(Beginning of Source records)

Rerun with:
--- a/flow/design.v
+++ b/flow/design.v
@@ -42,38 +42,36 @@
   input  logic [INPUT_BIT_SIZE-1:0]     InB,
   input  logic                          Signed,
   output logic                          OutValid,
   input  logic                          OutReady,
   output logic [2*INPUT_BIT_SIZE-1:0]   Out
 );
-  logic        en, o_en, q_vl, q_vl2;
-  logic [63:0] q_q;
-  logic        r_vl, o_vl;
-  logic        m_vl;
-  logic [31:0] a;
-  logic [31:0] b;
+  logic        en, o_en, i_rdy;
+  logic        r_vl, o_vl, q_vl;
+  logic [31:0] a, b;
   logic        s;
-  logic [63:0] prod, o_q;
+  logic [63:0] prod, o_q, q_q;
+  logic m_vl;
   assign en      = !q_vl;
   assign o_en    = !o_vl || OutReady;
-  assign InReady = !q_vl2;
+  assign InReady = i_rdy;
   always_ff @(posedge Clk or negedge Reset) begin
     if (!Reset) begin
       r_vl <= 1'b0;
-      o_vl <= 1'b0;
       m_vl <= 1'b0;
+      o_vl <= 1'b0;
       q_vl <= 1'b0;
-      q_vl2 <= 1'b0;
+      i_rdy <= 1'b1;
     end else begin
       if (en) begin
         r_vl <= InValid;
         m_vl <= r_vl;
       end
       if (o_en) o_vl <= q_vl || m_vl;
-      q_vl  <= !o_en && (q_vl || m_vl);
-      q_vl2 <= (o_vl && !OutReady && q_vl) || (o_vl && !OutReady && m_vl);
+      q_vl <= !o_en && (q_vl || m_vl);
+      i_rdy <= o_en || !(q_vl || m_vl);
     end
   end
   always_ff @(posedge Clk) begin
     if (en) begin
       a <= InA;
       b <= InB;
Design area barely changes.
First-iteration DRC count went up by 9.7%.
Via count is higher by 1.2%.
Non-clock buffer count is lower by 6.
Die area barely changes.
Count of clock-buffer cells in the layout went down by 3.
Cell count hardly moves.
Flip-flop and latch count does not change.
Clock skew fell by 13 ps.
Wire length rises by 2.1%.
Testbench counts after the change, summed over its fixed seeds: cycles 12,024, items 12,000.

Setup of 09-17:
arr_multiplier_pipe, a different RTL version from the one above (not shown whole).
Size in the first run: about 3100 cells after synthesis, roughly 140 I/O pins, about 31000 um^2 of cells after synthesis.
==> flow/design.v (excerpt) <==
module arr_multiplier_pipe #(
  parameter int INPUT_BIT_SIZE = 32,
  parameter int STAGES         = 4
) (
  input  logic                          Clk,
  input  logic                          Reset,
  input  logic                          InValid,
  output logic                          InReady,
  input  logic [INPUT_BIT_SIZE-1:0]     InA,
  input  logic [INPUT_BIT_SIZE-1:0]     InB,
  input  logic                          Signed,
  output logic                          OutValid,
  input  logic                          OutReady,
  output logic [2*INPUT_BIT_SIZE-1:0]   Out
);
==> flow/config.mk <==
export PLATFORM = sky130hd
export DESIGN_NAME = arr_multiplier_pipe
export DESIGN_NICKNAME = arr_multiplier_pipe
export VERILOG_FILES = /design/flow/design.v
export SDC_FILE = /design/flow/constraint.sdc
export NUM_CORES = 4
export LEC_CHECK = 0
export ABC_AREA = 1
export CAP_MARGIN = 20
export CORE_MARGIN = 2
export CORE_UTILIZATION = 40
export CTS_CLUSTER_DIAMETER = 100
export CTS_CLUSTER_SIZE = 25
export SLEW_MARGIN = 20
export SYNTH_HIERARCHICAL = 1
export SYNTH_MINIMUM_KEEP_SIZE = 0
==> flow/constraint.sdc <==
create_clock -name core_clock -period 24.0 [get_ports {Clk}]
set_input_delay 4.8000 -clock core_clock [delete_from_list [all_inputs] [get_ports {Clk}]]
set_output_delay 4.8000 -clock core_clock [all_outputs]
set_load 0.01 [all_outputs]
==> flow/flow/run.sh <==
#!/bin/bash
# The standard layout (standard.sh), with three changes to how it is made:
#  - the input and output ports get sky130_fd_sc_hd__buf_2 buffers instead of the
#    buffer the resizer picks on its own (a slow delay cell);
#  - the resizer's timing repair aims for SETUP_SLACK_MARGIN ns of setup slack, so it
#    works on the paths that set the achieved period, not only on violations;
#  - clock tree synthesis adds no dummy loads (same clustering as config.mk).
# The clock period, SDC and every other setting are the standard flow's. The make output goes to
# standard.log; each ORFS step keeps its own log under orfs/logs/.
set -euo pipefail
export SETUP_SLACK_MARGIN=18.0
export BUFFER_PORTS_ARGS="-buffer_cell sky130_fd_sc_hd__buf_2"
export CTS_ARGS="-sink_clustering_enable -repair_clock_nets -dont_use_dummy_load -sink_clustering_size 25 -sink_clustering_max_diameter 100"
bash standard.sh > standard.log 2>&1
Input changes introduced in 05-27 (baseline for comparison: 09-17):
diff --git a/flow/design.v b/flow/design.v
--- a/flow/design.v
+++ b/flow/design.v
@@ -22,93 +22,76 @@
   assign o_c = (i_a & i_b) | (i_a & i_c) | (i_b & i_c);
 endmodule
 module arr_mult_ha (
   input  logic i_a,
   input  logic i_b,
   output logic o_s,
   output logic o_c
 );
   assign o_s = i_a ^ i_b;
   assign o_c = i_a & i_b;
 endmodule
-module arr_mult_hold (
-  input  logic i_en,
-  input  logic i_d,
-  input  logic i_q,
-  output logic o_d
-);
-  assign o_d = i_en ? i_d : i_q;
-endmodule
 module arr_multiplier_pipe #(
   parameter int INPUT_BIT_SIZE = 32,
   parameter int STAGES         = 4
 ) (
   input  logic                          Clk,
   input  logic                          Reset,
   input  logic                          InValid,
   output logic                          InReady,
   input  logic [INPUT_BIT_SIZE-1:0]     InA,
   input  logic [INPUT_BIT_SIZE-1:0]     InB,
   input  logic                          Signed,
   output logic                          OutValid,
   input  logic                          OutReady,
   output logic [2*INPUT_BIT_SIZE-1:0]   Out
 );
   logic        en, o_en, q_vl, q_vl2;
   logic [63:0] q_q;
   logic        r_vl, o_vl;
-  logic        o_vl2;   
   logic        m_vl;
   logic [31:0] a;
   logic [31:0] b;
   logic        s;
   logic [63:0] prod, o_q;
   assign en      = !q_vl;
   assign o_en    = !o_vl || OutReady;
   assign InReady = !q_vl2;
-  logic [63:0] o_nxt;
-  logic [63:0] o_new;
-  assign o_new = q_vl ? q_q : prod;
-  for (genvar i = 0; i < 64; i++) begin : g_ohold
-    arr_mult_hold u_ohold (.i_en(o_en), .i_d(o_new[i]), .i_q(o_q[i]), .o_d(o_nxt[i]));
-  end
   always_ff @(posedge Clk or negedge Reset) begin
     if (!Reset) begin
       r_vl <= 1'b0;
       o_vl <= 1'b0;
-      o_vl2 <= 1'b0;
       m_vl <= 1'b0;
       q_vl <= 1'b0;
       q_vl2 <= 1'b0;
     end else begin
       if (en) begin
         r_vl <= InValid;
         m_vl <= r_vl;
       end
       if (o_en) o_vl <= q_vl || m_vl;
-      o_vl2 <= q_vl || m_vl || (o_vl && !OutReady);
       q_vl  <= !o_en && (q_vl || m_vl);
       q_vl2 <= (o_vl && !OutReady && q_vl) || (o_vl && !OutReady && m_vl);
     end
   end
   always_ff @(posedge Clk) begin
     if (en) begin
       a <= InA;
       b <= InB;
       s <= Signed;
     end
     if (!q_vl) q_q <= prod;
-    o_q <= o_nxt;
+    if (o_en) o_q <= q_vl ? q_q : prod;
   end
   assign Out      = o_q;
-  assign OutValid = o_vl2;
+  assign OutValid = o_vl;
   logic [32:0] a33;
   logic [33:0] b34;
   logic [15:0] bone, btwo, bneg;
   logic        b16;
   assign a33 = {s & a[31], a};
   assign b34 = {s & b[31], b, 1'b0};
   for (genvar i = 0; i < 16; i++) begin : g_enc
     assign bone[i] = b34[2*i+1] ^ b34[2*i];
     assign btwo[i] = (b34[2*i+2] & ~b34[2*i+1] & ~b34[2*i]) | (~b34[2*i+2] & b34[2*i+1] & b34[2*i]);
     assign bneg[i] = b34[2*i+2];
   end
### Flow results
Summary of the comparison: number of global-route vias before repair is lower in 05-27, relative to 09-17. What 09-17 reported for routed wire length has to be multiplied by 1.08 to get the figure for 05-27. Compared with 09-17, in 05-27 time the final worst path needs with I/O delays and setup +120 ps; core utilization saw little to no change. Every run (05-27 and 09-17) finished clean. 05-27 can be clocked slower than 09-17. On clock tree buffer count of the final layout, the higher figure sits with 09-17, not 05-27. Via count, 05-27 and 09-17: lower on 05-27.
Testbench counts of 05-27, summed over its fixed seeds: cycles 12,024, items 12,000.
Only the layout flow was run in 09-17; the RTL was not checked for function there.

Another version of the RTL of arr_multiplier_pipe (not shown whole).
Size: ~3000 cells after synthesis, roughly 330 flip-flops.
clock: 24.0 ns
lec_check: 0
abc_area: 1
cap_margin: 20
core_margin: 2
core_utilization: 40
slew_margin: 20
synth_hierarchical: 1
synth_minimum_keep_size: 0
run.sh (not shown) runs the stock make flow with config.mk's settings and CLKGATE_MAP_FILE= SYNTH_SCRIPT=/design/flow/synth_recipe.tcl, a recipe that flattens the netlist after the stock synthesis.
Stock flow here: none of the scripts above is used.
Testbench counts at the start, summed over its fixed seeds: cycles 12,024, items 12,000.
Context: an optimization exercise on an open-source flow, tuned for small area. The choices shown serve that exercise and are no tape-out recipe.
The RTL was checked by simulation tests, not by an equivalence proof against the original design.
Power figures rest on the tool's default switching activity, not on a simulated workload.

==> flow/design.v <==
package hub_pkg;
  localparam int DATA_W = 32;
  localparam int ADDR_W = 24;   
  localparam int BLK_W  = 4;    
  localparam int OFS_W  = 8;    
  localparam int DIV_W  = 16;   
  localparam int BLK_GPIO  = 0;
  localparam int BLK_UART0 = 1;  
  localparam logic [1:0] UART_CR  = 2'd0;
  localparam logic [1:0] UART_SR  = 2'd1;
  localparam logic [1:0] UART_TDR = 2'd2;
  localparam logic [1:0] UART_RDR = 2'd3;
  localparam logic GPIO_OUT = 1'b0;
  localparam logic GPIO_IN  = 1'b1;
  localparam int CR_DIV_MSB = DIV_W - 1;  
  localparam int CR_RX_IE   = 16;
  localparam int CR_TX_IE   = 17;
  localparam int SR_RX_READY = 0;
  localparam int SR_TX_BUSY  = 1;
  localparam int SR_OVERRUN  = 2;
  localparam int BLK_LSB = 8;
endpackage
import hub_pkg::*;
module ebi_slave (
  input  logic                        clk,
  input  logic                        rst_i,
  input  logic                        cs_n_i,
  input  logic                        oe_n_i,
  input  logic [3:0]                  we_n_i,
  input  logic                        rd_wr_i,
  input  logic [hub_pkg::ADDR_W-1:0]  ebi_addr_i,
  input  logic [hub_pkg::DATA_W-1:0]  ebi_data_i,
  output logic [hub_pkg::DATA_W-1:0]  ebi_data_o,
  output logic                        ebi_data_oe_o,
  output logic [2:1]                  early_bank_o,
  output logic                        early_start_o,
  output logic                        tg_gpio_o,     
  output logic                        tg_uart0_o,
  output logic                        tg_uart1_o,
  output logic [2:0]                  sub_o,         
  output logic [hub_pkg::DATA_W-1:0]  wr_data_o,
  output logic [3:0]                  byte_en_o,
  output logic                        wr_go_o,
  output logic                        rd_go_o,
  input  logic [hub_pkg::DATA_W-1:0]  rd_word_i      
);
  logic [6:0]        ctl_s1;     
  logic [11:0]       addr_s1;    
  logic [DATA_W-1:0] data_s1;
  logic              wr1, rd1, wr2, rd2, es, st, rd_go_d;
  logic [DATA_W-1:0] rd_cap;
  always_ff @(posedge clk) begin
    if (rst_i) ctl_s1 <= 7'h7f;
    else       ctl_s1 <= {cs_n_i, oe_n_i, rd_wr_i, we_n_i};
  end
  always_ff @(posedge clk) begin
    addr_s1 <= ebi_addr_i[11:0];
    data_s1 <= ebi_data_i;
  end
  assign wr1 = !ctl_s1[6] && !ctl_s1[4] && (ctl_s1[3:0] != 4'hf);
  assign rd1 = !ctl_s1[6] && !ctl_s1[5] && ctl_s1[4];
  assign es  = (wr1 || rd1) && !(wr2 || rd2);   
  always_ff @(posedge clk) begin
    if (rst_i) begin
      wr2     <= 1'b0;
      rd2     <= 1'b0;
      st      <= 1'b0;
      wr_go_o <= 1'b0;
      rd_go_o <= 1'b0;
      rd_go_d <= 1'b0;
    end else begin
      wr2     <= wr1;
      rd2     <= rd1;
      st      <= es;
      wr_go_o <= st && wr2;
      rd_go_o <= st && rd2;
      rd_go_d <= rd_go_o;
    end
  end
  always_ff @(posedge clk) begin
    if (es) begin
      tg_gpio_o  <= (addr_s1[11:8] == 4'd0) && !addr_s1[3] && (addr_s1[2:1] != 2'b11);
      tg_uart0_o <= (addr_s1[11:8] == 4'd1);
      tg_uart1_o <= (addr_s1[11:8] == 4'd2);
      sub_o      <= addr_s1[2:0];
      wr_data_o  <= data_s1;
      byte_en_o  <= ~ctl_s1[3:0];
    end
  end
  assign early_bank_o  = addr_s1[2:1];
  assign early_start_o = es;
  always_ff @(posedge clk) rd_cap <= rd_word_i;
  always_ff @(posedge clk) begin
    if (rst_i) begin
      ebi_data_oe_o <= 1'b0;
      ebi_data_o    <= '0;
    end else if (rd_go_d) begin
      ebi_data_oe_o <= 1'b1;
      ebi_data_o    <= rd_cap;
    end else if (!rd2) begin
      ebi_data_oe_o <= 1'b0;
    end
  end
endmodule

(End of Source records)

**Problem description**:
How many lines in the entries above hold the word "changes"? Reply with the number by itself.

**Solution to this exercise**:
4